- Directed by: Kunchacko
- Written by: N. Govindankutty
- Screenplay by: N. Govindankutty
- Produced by: M. Kunchacko
- Starring: Prem Nazir Adoor Bhasi Manavalan Joseph Rajasree Boban Kunchacko
- Cinematography: N. A. Thara
- Edited by: T. R. Sekhar
- Music by: G. Devarajan
- Production company: Udaya
- Distributed by: Udaya
- Release date: 5 April 1974;
- Country: India
- Language: Malayalam

= Durga (1974 film) =

Durga is a 1974 Indian Malayalam-language film directed and produced by Kunchacko. The film stars Prem Nazir, Adoor Bhasi, Manavalan Joseph and the director's son Boban Kunchacko in the lead roles.

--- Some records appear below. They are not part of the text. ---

==> inputs of 08-16 <==
==> flow/design.v <==
`timescale 1ns / 1ps
module CompareAndShift32Bit (
    input [7:0] exp_a,
    input [7:0] exp_b,
    input [23:0] man_a,
    input [23:0] man_b,
    output reg [23:0] al_man_a,
    output reg [23:0] al_man_b,
    output reg [7:0] shift
);
    always @(*) begin
        if (exp_a > exp_b) begin
            shift = exp_a - exp_b;
            al_man_a = man_a;
            al_man_b = man_b >> shift;
        end else begin
            shift = exp_b - exp_a;
            al_man_a = man_a >> shift;
            al_man_b = man_b;
        end
    end
endmodule
`timescale 1ns / 1ps
module Addition32Bit (
    input sign_a,
    input sign_b,
    input [23:0] a,b,
    output reg [24:0] res,
    output reg sign_res
    );
    always @(*) begin
        if (sign_a == sign_b) begin
            sign_res = sign_a;   
            res = a+b;
        end
        else if (a >= b) begin
            res = a - b;
            sign_res = sign_a;
        end
        else begin
            res = b - a;
            sign_res = sign_b;
        end
    end
endmodule	
`timescale 1ns / 1ps
module Normalization32Bit (
    input [24:0] res,
    input [7:0] exp_base,
    output reg [23:0] man_res,
    output reg [7:0] exp_res,
    output reg overflow
);
    reg [24:0] normalized_result;
    integer i;
    always @(*) begin
        normalized_result = res;
        exp_res = exp_base;
        if (normalized_result[24]) begin
            normalized_result = normalized_result >> 1;
            exp_res = exp_base + 1;
        end else begin
            for (i = 0; i < 24; i = i + 1) begin
                if (normalized_result[23] == 0 && exp_res > 0) begin
                    normalized_result = normalized_result << 1;
                    exp_res = exp_res - 1;
                end
            end
            if (normalized_result == 25'b0)
                exp_res = 8'b0;
        end
        man_res = normalized_result[23:0];
        overflow = (exp_res >= 8'b11111111);
    end
endmodule
`timescale 1ns / 1ps
module adder_32bit(
    input clk,
    input rst,
    input [31:0] i_a,
    input [31:0] i_b,
    input i_vld,
    output reg [31:0] o_res,
    output reg o_res_vld,
    output reg overflow
);
wire [7:0] shift;
wire [23:0] al_man_a, al_man_b;
wire sign_a, sign_b, sign_res;
wire [7:0] exp_a, exp_b, exp_res;
wire [23:0] man_a, man_b, man_res;
wire [24:0] res;
wire operation_overflow;
assign sign_a = i_a[31];
assign sign_b = i_b[31];
assign exp_a = i_a[30:23];
assign exp_b = i_b[30:23];
assign man_a = (exp_a == 8'b0) ? {1'b0, i_a[22:0]} : {1'b1, i_a[22:0]};  
assign man_b = (exp_b == 8'b0) ? {1'b0, i_b[22:0]} : {1'b1, i_b[22:0]};
wire is_nan_a = ((exp_a == 8'b11111111) && (man_a[22:0] != 0));  
wire is_nan_b = ((exp_b == 8'b11111111) && (man_b[22:0] != 0));
wire is_inf_a = ((exp_a == 8'b11111111) && (man_a[22:0] == 0));
wire is_inf_b = ((exp_b == 8'b11111111) && (man_b[22:0] == 0));
wire is_zero_a = ((i_a[30:0] == 0));  
wire is_zero_b = ((i_b[30:0] == 0));
CompareAndShift32Bit u_CompareAndShift32Bit (
    .exp_a(exp_a),           
    .exp_b(exp_b),           
    .man_a(man_a),           
    .man_b(man_b),           
    .al_man_a(al_man_a),     
    .al_man_b(al_man_b),     
    .shift(shift)            
);
Addition32Bit u_Addition32Bit (
    .sign_a(sign_a),         
    .sign_b(sign_b),         
    .a(al_man_a),            
    .b(al_man_b),            
    .res(res),               
    .sign_res(sign_res)      
);
Normalization32Bit u_Normalization32Bit (
    .res(res),                                   
    .exp_base((exp_a > exp_b) ? exp_a : exp_b),  
    .man_res(man_res),                           
    .exp_res(exp_res),                           
    .overflow(operation_overflow)                
);
always @(posedge clk or posedge rst) begin
    if (rst) begin
        o_res <= 32'b0;
        o_res_vld <= 1'b0;
        overflow <= 1'b0;
    end else if (i_vld) begin
        if (is_nan_a || is_nan_b || (is_inf_a && is_inf_b && (sign_a != sign_b))) begin
            o_res <= 32'h7FC00000;  
            overflow <= 1'b1;
        end 
        else if (is_inf_a || is_inf_b) begin
            o_res <= is_inf_a ? i_a : i_b;  
            overflow <= 1'b1;
        end 
        else if (is_zero_a && is_zero_b) begin
            o_res <= 32'b0;  
            overflow <= 1'b0;
        end 
        else begin
        o_res <= {sign_res, exp_res, man_res[22:0]};
        o_res_vld <= 1'b1;
        overflow <= operation_overflow;
        end
        o_res_vld <= 1'b1;
    end else begin
        o_res_vld <= 1'b0;
    end
end
endmodule
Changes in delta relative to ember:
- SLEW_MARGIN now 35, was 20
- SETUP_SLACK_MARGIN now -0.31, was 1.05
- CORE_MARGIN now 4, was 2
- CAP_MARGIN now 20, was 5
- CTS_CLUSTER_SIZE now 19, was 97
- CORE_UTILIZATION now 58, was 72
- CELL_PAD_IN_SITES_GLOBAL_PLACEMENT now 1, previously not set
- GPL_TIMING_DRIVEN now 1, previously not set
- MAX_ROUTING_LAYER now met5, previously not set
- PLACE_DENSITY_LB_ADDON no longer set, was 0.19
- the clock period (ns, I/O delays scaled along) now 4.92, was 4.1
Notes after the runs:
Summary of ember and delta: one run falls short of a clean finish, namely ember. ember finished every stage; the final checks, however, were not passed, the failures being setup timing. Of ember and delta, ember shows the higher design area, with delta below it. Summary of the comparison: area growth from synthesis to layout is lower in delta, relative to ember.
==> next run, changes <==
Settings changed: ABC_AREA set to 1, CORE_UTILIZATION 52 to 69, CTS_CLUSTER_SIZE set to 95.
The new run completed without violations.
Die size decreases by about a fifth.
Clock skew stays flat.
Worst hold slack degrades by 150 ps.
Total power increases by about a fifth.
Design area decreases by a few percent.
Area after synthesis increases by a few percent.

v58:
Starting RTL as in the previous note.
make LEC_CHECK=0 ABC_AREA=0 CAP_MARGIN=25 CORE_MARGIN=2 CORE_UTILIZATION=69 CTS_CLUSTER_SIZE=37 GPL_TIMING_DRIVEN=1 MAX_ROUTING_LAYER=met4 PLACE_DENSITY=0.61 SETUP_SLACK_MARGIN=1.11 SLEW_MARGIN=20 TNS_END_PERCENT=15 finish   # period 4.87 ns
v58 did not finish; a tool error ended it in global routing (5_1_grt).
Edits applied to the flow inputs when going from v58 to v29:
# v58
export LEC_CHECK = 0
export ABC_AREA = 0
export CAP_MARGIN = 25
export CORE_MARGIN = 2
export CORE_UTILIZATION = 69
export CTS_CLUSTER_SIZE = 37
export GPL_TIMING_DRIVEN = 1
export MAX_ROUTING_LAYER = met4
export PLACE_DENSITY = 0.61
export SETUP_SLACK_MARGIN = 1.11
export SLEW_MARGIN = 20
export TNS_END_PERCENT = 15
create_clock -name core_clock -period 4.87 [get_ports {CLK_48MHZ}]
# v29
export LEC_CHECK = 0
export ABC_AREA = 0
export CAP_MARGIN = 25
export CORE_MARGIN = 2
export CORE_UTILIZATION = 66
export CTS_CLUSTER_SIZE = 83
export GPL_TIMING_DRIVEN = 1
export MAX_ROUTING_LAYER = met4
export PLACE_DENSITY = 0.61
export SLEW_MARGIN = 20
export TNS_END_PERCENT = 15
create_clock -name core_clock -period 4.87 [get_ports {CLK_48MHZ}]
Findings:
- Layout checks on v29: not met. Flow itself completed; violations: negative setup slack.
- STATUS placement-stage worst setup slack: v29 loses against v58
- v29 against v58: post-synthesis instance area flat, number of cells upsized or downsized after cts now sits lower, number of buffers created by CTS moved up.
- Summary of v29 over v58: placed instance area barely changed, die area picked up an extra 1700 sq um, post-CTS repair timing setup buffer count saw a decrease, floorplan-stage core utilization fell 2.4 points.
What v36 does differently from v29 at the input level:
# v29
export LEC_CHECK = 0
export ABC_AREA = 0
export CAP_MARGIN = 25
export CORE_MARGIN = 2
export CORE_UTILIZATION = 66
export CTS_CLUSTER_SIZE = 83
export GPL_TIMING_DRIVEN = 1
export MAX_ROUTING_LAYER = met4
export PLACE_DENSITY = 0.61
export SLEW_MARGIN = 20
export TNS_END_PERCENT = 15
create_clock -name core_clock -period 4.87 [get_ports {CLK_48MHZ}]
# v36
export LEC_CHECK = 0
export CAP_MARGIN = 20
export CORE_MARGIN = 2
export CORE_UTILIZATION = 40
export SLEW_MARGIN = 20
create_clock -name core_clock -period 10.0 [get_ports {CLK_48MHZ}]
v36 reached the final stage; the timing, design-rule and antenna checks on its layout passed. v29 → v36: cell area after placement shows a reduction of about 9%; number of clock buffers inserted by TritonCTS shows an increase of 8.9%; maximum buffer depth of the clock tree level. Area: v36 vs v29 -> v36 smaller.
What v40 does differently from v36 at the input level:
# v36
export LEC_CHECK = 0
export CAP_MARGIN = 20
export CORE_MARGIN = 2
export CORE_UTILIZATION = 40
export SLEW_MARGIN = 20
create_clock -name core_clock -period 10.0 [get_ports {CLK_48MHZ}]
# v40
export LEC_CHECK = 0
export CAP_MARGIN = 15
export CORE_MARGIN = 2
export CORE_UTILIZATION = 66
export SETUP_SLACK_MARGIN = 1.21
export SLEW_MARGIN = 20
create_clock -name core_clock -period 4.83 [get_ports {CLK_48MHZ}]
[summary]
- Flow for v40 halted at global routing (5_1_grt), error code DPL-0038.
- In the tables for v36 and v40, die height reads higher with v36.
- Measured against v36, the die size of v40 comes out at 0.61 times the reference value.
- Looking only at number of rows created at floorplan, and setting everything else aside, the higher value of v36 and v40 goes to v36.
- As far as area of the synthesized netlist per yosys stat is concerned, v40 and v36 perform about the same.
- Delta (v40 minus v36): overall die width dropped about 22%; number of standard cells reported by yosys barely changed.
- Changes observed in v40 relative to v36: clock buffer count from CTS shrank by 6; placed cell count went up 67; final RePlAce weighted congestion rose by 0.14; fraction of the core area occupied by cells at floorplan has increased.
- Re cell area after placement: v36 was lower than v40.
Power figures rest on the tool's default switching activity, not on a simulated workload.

The film has musical score by G. Devarajan.

==Cast==

- Prem Nazir as Professor Damadharan, Ramu (double role)
- Adoor Bhasi as Johny
- Manavalan Joseph as Aali
- Boban Kunchacko as Mukunthan
- Adoor Pankajam as Yashoda
- G. K. Pillai as Swami
- Rajasree as Latha
- K. P. Ummer as Kunjikannan
- N. Govindankutty as Kattumalayan
- Rajakokila as Kanthi
- S. P. Pillai as Ambu
- Sumithra as Vasanthy
- Ushakumari as Radha
- Vijayanirmala as Thulasi
- Vincent as Mohan
- Kaduvakulam Antony as Mammad

==Soundtrack==
The music was composed by G. Devarajan and the lyrics were written by Vayalar Ramavarma.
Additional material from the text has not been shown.